Quite understandably in hindsight, the general thrust of the gay freedom movement (just like many others) began to shift. The growing backlash of Christian and other conservative organizations against gay and lesbian visibility reinforced the turn of activist energies toward legal recognition and a liberal rights discourse.
An assimilationist agenda came to overshadow the liberationist thrust that had characterized the earlier gay and lesbian movement. Radical organizations still existed, and at times asserted themselves forcefully, such as Queer Nation and Act Up. But by the late 1990s, queer theorist Michael Warner was lamenting the “normalizing” effect that the search for respectability and public acceptance was having on queer politics. (The term “gay,” which had at first been understood to mean men and women, had been increasingly widening over the years to encompass more diversity within the community—lesbian and gay, GLBT, LGBTQ, queer, and other broader acronyms and terms.)
Marriage rights and an end to discrimination became the dominant demands of the movement.

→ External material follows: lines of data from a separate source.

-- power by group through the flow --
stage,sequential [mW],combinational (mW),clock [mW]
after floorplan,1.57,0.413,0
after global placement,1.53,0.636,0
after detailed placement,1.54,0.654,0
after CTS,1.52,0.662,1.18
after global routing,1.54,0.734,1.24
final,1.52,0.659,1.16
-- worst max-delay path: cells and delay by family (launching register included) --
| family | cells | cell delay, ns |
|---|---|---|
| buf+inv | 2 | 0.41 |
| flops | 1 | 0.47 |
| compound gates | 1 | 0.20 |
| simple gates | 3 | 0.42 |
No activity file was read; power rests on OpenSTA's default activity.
===== src/logic/dccm_cfg_pkg.sv =====
//**********************************************************
// Data memory configuration: address and data sizes
//**********************************************************

package dccm_cfg_pkg;

   // Byte address width for 4 KB in total
   localparam int DCCM_ADDR_BITS = 12;

   // One data word with no check bits
   localparam int DCCM_DATA_BITS = 32;

   // Byte offset inside a 32-bit word
   localparam int DCCM_OFFSET_BITS = 2;

   typedef logic [DCCM_ADDR_BITS-1:0] dccm_addr_t;

   typedef logic [DCCM_DATA_BITS-1:0] dccm_data_t;

endpackage


===== src/logic/dccm_port_pkg.sv =====
//**********************************************************
// Data memory ports: write and read request bundles
//**********************************************************

package dccm_port_pkg;

   import dccm_cfg_pkg::*;

   // addr_hi and data_hi only matter for an unaligned write
   typedef struct packed {
      logic       en;
      dccm_addr_t addr_lo;
      dccm_addr_t addr_hi;
      dccm_data_t data_lo;
      dccm_data_t data_hi;
   } dccm_wr_req_t;

   // Both read halves come back one clock later
   typedef struct packed {
      logic       en;
      dccm_addr_t addr_lo;
      dccm_addr_t addr_hi;
   } dccm_rd_req_t;

endpackage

Social revolution was traded in for a form of “rainbow capitalism” that could accommodate many demands for equality but stopped short of questioning the fundamentals of the socioeconomic system.
Post-liberation, post-assimilation?
Returning to the pride parade and advertising campaigns happening this weekend, having corporations show off their acceptance of LGBTQ employees plays some positive role, to be sure. A new survey shows around half of LGBTQ Americans are still not out at work, so anything that changes an atmosphere that forces people to hide in the closet is a positive in at least some respects (the corporate hunt for “pink dollars” notwithstanding).

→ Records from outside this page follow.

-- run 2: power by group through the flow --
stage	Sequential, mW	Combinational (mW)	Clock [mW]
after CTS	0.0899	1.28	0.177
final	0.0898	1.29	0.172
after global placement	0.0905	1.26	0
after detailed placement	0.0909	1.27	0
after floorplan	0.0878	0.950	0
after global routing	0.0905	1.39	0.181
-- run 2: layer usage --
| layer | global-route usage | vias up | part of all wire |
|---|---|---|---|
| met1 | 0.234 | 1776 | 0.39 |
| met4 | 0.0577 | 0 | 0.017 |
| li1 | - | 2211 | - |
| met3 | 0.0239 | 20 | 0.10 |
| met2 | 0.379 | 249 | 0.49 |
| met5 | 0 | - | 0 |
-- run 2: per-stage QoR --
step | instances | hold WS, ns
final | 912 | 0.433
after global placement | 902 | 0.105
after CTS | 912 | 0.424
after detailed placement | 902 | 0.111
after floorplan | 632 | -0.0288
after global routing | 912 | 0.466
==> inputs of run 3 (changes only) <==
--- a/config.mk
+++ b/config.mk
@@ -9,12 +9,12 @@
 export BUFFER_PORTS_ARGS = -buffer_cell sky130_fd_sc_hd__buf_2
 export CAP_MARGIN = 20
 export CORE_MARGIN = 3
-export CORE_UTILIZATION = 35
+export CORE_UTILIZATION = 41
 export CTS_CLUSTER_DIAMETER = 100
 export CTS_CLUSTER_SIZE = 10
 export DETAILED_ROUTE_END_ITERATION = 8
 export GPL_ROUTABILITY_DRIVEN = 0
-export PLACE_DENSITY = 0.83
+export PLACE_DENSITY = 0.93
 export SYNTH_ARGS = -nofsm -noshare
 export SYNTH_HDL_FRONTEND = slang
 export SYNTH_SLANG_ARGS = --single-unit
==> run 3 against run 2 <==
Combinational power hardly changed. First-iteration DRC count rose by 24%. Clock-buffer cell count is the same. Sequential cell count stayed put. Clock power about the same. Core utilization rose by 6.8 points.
[src/design/cnn_macros.svh]
`ifndef CNN_MACROS_SVH
`define CNN_MACROS_SVH

// Instruction word
`define CNN_INST_W   32

// Output channels computed in parallel
`define CNN_CH       4
`define CNN_CH_W     2

// 3x3 kernel
`define CNN_TAPS     9
`define CNN_TAP_W    4

// Datapath widths
`define CNN_PIX_W    8
`define CNN_ACC_W    20
`define CNN_BIAS_W   16
`define CNN_SHIFT_W  5

// Feature memory, 1024 pixels
`define CNN_FADDR_W  10

`endif

[src/design/cnn_pkg.sv]
`include "cnn_macros.svh"

package cnn_pkg;

	////////////////////////////////////////
	// Instruction opcodes, bits 31..28
	////////////////////////////////////////
	typedef enum logic [3:0] {
		OP_NOP    = 4'd0,
		OP_LOAD_W = 4'd1, // Kernel weight
		OP_LOAD_B = 4'd2, // Channel bias
		OP_LOAD_F = 4'd3, // Feature pixel
		OP_CONF   = 4'd4, // Line width, shift, pool enable
		OP_RUN    = 4'd5  // One 3x3 window
	} opcode_e;

	// MAC sequencer states
	typedef enum logic [1:0] {
		SEQ_IDLE = 2'd0,
		SEQ_MAC  = 2'd1,
		SEQ_DONE = 2'd2
	} seq_state_e;

	////////////////////////////////////////
	// Per-channel vectors, channel 0 in the low bits
	////////////////////////////////////////
	typedef logic [`CNN_CH-1:0][`CNN_ACC_W-1:0]  acc_vec_t;
	typedef logic [`CNN_CH-1:0][`CNN_PIX_W-1:0]  pix_vec_t;
	typedef logic [`CNN_CH-1:0][`CNN_PIX_W-1:0]  weight_vec_t;
	typedef logic [`CNN_CH-1:0][`CNN_BIAS_W-1:0] bias_vec_t;

endpackage

[src/design/kernel_store.sv]
`timescale 1ns/1ps
`include "cnn_macros.svh"

module kernel_store (
	input  logic                   clk,
	input  logic                   rst_n,
	input  logic                   w_we,
	input  logic [`CNN_CH_W-1:0]   w_ch,
	input  logic [`CNN_TAP_W-1:0]  w_tap,
	input  logic [`CNN_PIX_W-1:0]  w_data,
	input  logic                   b_we,
	input  logic [`CNN_CH_W-1:0]   b_ch,
	input  logic [`CNN_BIAS_W-1:0] b_data,
	input  logic [`CNN_TAP_W-1:0]  tap,
	output cnn_pkg::weight_vec_t   tap_weights,
	output cnn_pkg::bias_vec_t     bias_vec
);

	// Signed weights, one row of nine taps per channel
	logic [`CNN_PIX_W-1:0] w_mem [`CNN_CH][`CNN_TAPS];

	////////////////////////////////////////
	// Weight memory
	////////////////////////////////////////
	always_ff @(posedge clk) begin
		if (w_we)
			w_mem[w_ch][w_tap] <= w_data;
	end

	// All channels of one tap, one cycle after tap
	always_ff @(posedge clk) begin
		for (int c = 0; c < `CNN_CH; c++) begin
			tap_weights[c] <= w_mem[c][tap];
		end
	end

	////////////////////////////////////////
	// Bias registers
	////////////////////////////////////////
	always_ff @(posedge clk) begin
		if (b_we)
			bias_vec[b_ch] <= b_data; // Held until reloaded
	end

	// Decode must only address real taps
	a_tap_in_range: assert property (@(posedge clk) disable iff (!rst_n)
		w_we |-> (w_tap < `CNN_TAPS));

endmodule

[config.mk]
export PLATFORM = sky130hd
export DESIGN_NAME = kernel_store
export DESIGN_NICKNAME = d
export VERILOG_FILES = /design/src/design/cnn_pkg.sv /design/src/design/kernel_store.sv
export VERILOG_INCLUDE_DIRS = /design/src /design/src/design
export SDC_FILE = /design/constraint.sdc
export NUM_CORES = 1
export LEC_CHECK = 0
export BUFFER_PORTS_ARGS = -buffer_cell sky130_fd_sc_hd__buf_2
export CAP_MARGIN = 30
export CORE_MARGIN = 3
export CORE_UTILIZATION = 50
export CTS_BUF_LIST = sky130_fd_sc_hd__clkbuf_4 sky130_fd_sc_hd__clkbuf_8
export DETAILED_ROUTE_END_ITERATION = 10
export PLACE_DENSITY = 0.8
export SYNTH_ARGS = -nofsm -noshare
export SYNTH_HDL_FRONTEND = slang
export SYNTH_SLANG_ARGS = --single-unit
export TNS_END_PERCENT = 1
[constraint.sdc]
create_clock -name clk -period 2.9 [get_ports clk]
set_clock_uncertainty 0.15 [all_clocks]
set_input_delay 0.435 -clock clk [delete_from_list [all_inputs] [get_ports clk]]
set_output_delay 0.435 -clock clk [all_outputs]
set_load 0.03 [all_outputs]
# [Word-level counts from Yosys, hierarchy flattened]
# Memories as Yosys holds them, arrays and structs flattened.
# Cells that the tools add are included.
[totals] romBits=0 inputBits=40 latchBits=0 mem_bits_rw=288 n_memories=1 regBits=96 output_inout_bits=96 word_cells=37
[op_classes] n_shift=0 n_addsub=0 bitwise=2 reduce_logical=2 n_mul=0 n_lt_le_gt_ge=5 muxes=19 eq_ne=0 div_mod_pow=0
[memory_table] memory="w_mem" depth=4 width=72 read_ports=4 rd_ports_with_merged_regs=0 wr=1 line="kernel_store.sv:20" rtl="logic [`CNN_PIX_W-1:0] w_mem [`CNN_CH][`CNN_TAPS];"
[ops] op="binary-select mux 8 bit (select 4 bit)" count=4
[ops] op="two-way mux 72 bit" count=1
[ops] op="two-way mux 8 bit" count=9
[ops] op="bitwise mux 64 bit" count=1
[ops] op="demux 16 bit (select 2 bit)" count=1
[ops] op="demux 8 bit (select 4 bit)" count=1
[ops] op="two-way mux 16 bit" count=1
[ops] op="greater-or-equal comparator 5 bit, second input constant" count=2
[ops] op="NOT 4 -> 5 bit" count=2
[ops] op="less-than comparator 5 x 1 -> 1 bit, second input constant" count=1
[ops] op="less-than comparator 2 x 3 -> 1 bit, second input constant" count=1
[ops] op="greater-or-equal comparator 2 x 1 -> 1 bit, second input constant" count=1
[ops] op="logical AND 1 bit" count=2
[ops] op="two-way mux 1 bit" count=1

# [Logic depth before layout (Yosys ltp)]
# Gate-level depths: netlist (run 1).
[logic_depth] depth_word=6 depth_mapped=7 mapped_depth_nobuf=4

# [Worst setup path after synthesis (run 1)]
# OpenSTA, ideal clock, no wires.
[synth_timing] path_type="input -> register" start="input b_ch[1]" end="register bias_vec[0] (netlist bit), enable pin" stages=1 slack_ns=0.649 t_required_ns=2.337 t_arrival_ns=1.688 setup_ns=0.413 path_buffers=0 cell_sequence="nor3b_1"
[synth_rtl] element="start, declared" line="kernel_store.sv:12" rtl="input logic [`CNN_CH_W-1:0] b_ch,"
[synth_rtl] element="end signal, assigned by index" line="kernel_store.sv:42" rtl="bias_vec[b_ch] <= b_data;"
[synth_rtl] element="end, declared" line="kernel_store.sv:16" rtl="output cnn_pkg::bias_vec_t bias_vec"

# [Final worst setup path (run 1)]
[layout_timing] start="register bias_vec[41] (netlist bit)" end="output bias_vec[41] (netlist bit)"
# No word-level cell between the ends.

==> summary.md, run 1 <==
| Metric | Value |
|---|---|
| Status | `finished clean` |
| Critical Path Stages | `1` |
| Antenna Cells | `0` |
| Max-Cap Viols | `0` |
| Crit path time final | `1.78 ns` |
| Vias in the first global route | `~7900` |
| Clk pin slew, worst setup/hold paths | `0.06 ns` |
| Worst r2r src | `w_mem[2][47]` |
| Final WL | `between 20000 and 30000 µm` |
| Chip height | `approximately 170 µm` |
| Die area | `~30000 µm²` |
| Routed len/inst | `about 21 µm` |
| Vias/cell | `about 5.5` |
| Post-synth EDFFs | `between 300 and 400` |
| Synth unique cells | `33` |
| Hold slack | `slightly above 0.1 ns` |
| Synthesis-to-finish area growth | `18.1%` |
| Deepest clock path buffer count | `3` |
| Share of cells above drive strength 1 | `0.316` |
| Via count | `7597` |
| RSZ-0062 raised after global routing | `false` |
| HPWL after detailed placement | `17900 µm` |
| Maximum clock frequency | `around 560 MHz` |
| Worst Path Buf+Inv | `1` |
| Tcrit/Tclk final | `0.613` |
| Hold violation total from the final report | `0` |
| Effective utilization at floorplan | `0.512` |
| Port bufs | `134` |
| Worst path required time | `2.32 ns` |
| Critical R2R Capture | `tap_weights[23]` |
| Worst-margin pin slew | `0.818 ns` |
| FFs w/ async S/R, synth | `0` |
| CTS Buf Count | `between 50 and 60` |
| CP max-delay cell | `edfxtp_1` |
| Avg Cell Area, Syn | `approximately 19 µm²` |
| DR iter-0 viols | `between 700 and 800` |
| Final setup fails | `0` |
| Total track usage | `0.194` |
| Synth Register Bits | `384` |
| Routability Congestion | `0.781` |
| First-pass GRT wire length | `approximately 45000 µm` |
| Mapped Cells | `747` |
| CP max FO | `1` |
| # clock sinks | `384` |
| PwrDens | `~670 nW/µm²` |
| Min-delay src | `b_ch[0]` |
| Critical Path AT | `between 1 and 1.5 ns` |
| Cell accounting for the most synthesized area | `edfxtp_1` |
| Total grt overflow | `0` |
| Synth top cells by count | `352 x edfxtp_1, 76 x mux2i_1, 69 x nor2_1, 51 x o22ai_1, 41 x nand2_1` |
| H-tree levels | `2` |
| Synth Flop Type | `edfxtp_1` |
| DR pass1 iterations | `5` |
| R2R depth | `3` |
| Crit-path max cell delay | `0.42 ns` |
| Synth Net Count | `around 790` |
| Rel. slew slack | `0.455` |
| Register area share after synthesis | `0.805` |
| CP top delay family | `flip-flops` |
| Crit Path Category | `flip-flop to primary output` |
| Setup tns final | `0 ns` |
| Max VDD drop | `between 0.4 and 0.5 mV` |
| Die width | `between 150 and 200 µm` |
| Worst-Skew Late Latency | `roughly 0.59 ns` |
| Residual DRC | `0` |
| Yosys top cell area share | `0.759` |
| Worst setup EP type | `primary output` |
| TritonCTS clock tree | `yes` |
| Hold Path End | `bias_vec[6]` |
| Ports | `136` |
| Clock Root Buffer | `clkbuf_8` |
| Hold-critical path depth | `2` |
| Synth Cell Area | `roughly 14000 µm²` |
| Core box area | `roughly 27000 µm²` |
| LEAKAGE | `~5.9 nW` |
| Hold/Removal Path Class | `input port to flip-flop` |
| R2R setup slack | `1.52 ns` |
| Most common cell in the netlist | `edfxtp_1` |
| Largest net degree at the start of global routing | `39` |
| Resized cells post-CTS | `0` |
| Final nets | `between 1000 and 1500` |
| Utilization after layout | `0.605` |
| Synth Warn # | `0` |
| Initial antenna violation count | `0` |
| Startpoint Class | `flip-flop` |
| Synth top area cells | `edfxtp_1 76%, mux2i_1 5.5%, dfxtp_1 4.6%, o22ai_1 2.3%, mux4_2 2.1%` |
| Max Slew Vio Count | `0` |
| Antenna-violating nets left | `0` |
| Crit-path cells | `buf_2` |
| Std-Cell Rows | `60` |
[state kept, by name, summed over array words and instances, names as in the netlist]
| name | cells |
|---|---|
| bias_vec | 64 |
| tap_weights | 32 |
| w_mem | 288 |
[layout make-up]
type                    count  area, µm²
clock inverters            18        129
repair buffers            200       1220
multi-input cells         328       2440
flip-flops and latches    384      11200
well taps                 372        465
clock buffers              81        971
fillers                  1908      10700
[per-layer routing]
layer  routed length (µm)  track usage  share of wire
met1                11500        0.248           0.39
met2                14700        0.328           0.50
met3                 2700       0.0525          0.092
met4                  554       0.0605          0.019
met5                    0            0              0
[metrics by stage]
stage	setup WS, ns	power (W)	cells	cell area, µm²
finish	1.12	0.0110	1383	16400
global placement	0.658	0.00696	1268	15200
global route	1.07	0.0114	1383	16400
CTS	1.08	0.0111	1383	16400
detailed placement	0.605	0.00697	1268	15200
floorplan	0.649	0.00671	747	13900
[repair_timing]
item,4_1_cts,5_1_grt
endpoints found under the setup margin,0,0
buffers inserted,0,0
hold buffers,16,0
hold endpoints to repair,64,0
[cell families after synthesis]
group	after synthesis	synth area share
AOI/OAI and AO/OA	83	0.0375
buffers and inverters	35	0.0193
DFF	384	0.805
muxes	115	0.0970
and+or+nand+nor	130	0.0408
[power breakdown]
| part | switching, W | internal (W) |
|---|---|---|
| clock network | 0.00189 | 0.00224 |
| logic | 0.000489 | 0.000213 |
| registers | 0.0000260 | 0.00615 |
| total | 0.00241 | 0.00861 |
[worst max-delay path by stage]
| stage | from | end | slack (ns) |
|---|---|---|---|
| 3_5_place_dp | w_tap[3] | w_mem[0][52] | 0.60 |
| 6_report | bias_vec[41] | bias_vec[41] | 1.12 |
| 4_1_cts | bias_vec[41] | bias_vec[41] | 1.08 |
| 3_3_place_gp | w_tap[3] | w_mem[0][52] | 0.66 |
| 2_1_floorplan | b_ch[1] | bias_vec[0] | 0.65 |
| 5_1_grt | bias_vec[41] | bias_vec[41] | 1.07 |
[cell usage in the layout, fill, tap and decap left out, types with 2 or more instances in the layout]
cell and count:
nor2_1 69, nor2b_1 2, dlygate4sd3_1 16, clkinv_2 5
dfxtp_1 32, nand3_1 2, mux4_2 13, nand2b_1 5
o21ai_1 19, mux2i_1 76, o31ai_1 11, clkinv_1 9
mux2_2 24, clkbuf_8 58, and3b_1 2, clkbuf_4 23
nand2_1 41, o22ai_1 51, edfxtp_1 352, o31ai_2 2
buf_4 50, buf_2 133
Power figures use the tool's default switching activity.
`src/mc_pkg.sv`:
```
package mc_pkg;

  // scratchpad word address and data word
  localparam int addr_width_gp = 6;
  localparam int data_width_gp = 32;

  // packet opcode
  typedef enum logic [1:0] {
    op_store = 2'd0
    ,op_load = 2'd1
    // ack of a store or data of a load
    ,op_resp = 2'd2
  } mc_op_e;

endpackage

```
`src/noc_pkg.sv`:
```
package noc_pkg;

  // x coordinate along the row, the host sits at 0
  localparam int x_cord_width_gp = 4;

  // west, east and local
  localparam int num_dirs_gp = 3;

  // router port index, also the bit position in every per-direction vector
  typedef enum logic [1:0] {
    dir_w = 2'd0
    ,dir_e = 2'd1
    ,dir_p = 2'd2
  } router_dir_e;

endpackage

```
`src/host_bridge.sv`:
```
module host_bridge
  import noc_pkg::*;
  import mc_pkg::*;
#(
  parameter int num_tiles_x_p = 4
) (
  input  logic clk_i
  ,input  logic rst_i

  // host request
  ,input  logic req_v_i
  ,output logic req_ready_o
  ,input  mc_op_e req_op_i
  ,input  logic [x_cord_width_gp-1:0] req_x_i
  ,input  logic [addr_width_gp-1:0] req_addr_i
  ,input  logic [data_width_gp-1:0] req_data_i

  // host response
  ,output logic resp_v_o
  ,input  logic resp_ready_i
  ,output logic [x_cord_width_gp-1:0] resp_x_o
  ,output mc_op_e resp_op_o
  ,output logic [addr_width_gp-1:0] resp_addr_o
  ,output logic [data_width_gp-1:0] resp_data_o

  // into the first router
  ,output logic net_v_o
  ,input  logic net_ready_i
  ,output mc_op_e net_op_o
  ,output logic [x_cord_width_gp-1:0] net_dst_x_o
  ,output logic [x_cord_width_gp-1:0] net_src_x_o
  ,output logic [addr_width_gp-1:0] net_addr_o
  ,output logic [data_width_gp-1:0] net_data_o

  // out of the first router
  ,input  logic net_v_i
  ,output logic net_ready_o
  ,input  mc_op_e net_op_i
  ,input  logic [x_cord_width_gp-1:0] net_src_x_i
  ,input  logic [addr_width_gp-1:0] net_addr_i
  ,input  logic [data_width_gp-1:0] net_data_i
);

  localparam logic [x_cord_width_gp-1:0] max_x_lp = x_cord_width_gp'(num_tiles_x_p);

  logic dst_ok;
  logic resp_v_q;
  logic resp_load;

  // bad coordinate: hold off the host, never inject
  assign dst_ok = (req_x_i != '0) && (req_x_i <= max_x_lp);
  assign req_ready_o = net_ready_i & dst_ok;
  assign net_v_o = req_v_i & dst_ok;
  assign net_op_o = req_op_i;
  assign net_dst_x_o = req_x_i;
  assign net_src_x_o = '0;
  assign net_addr_o = req_addr_i;
  assign net_data_o = req_data_i;

  // response slot refills in the cycle the host drains it
  assign net_ready_o = ~resp_v_q | resp_ready_i;
  assign resp_load = net_v_i & net_ready_o;
  assign resp_v_o = resp_v_q;

  always_ff @(posedge clk_i) begin
    if (rst_i) begin
      resp_v_q <= 1'b0;
    end else if (resp_load) begin
      resp_v_q <= 1'b1;
    end else if (resp_ready_i) begin
      resp_v_q <= 1'b0;
    end
  end

  always_ff @(posedge clk_i) begin
    if (resp_load) begin
      resp_x_o <= net_src_x_i;
      resp_op_o <= net_op_i;
      resp_addr_o <= net_addr_i;
      resp_data_o <= net_data_i;
    end
  end

endmodule

```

But developments suggest many LGBTQ people and their allies are looking for something more. LGBTQ politics today are in a transitional period. Many victories have been won—like marriage equality and others—but there is a sense among many activists that the fight for LGBTQ freedom has to again look beyond legal rights and regulations.
Taking up a materialist analysis, we find U.S. society once more in a period of rapid social change. The Great Recession that started in 2008 has upset the dynamics of capitalism. The technological and communications revolution is rapidly altering the way we work and live. Climate change and nuclear war have put existential questions on the table.
And that is reflected in activism, too. From Black Lives Matter to the Women’s Marches to the rising interest in socialism, people are once more hoping to achieve more than just tinkering with the status quo.
The same is true for LGBTQ politics. Alongside the pride parade, another march is taking place in Manhattan this weekend—one which recalls the goals of the Stonewall activists.
The Reclaim Pride Coalition is organizing the Queer Liberation March, “a people’s political march” rather than a parade. They will be marching “against neoliberalism and the ascendance of the far right, against poverty and economic inequality, against U.S. military aggression, and against climate change”—goals that are much bigger than a rainbow logo hanging from their bank’s front window.
The world, as Engels said, “is a complex of processes, in which things apparently stable…go through an uninterrupted change of coming into being and passing away, in which in spite of all seeming accidentality and of all temporary retrogression, a progressive development asserts itself in the end.”
The ideas of Stonewall live again, in a new and updated form, and the struggle for liberation keeps marching forward.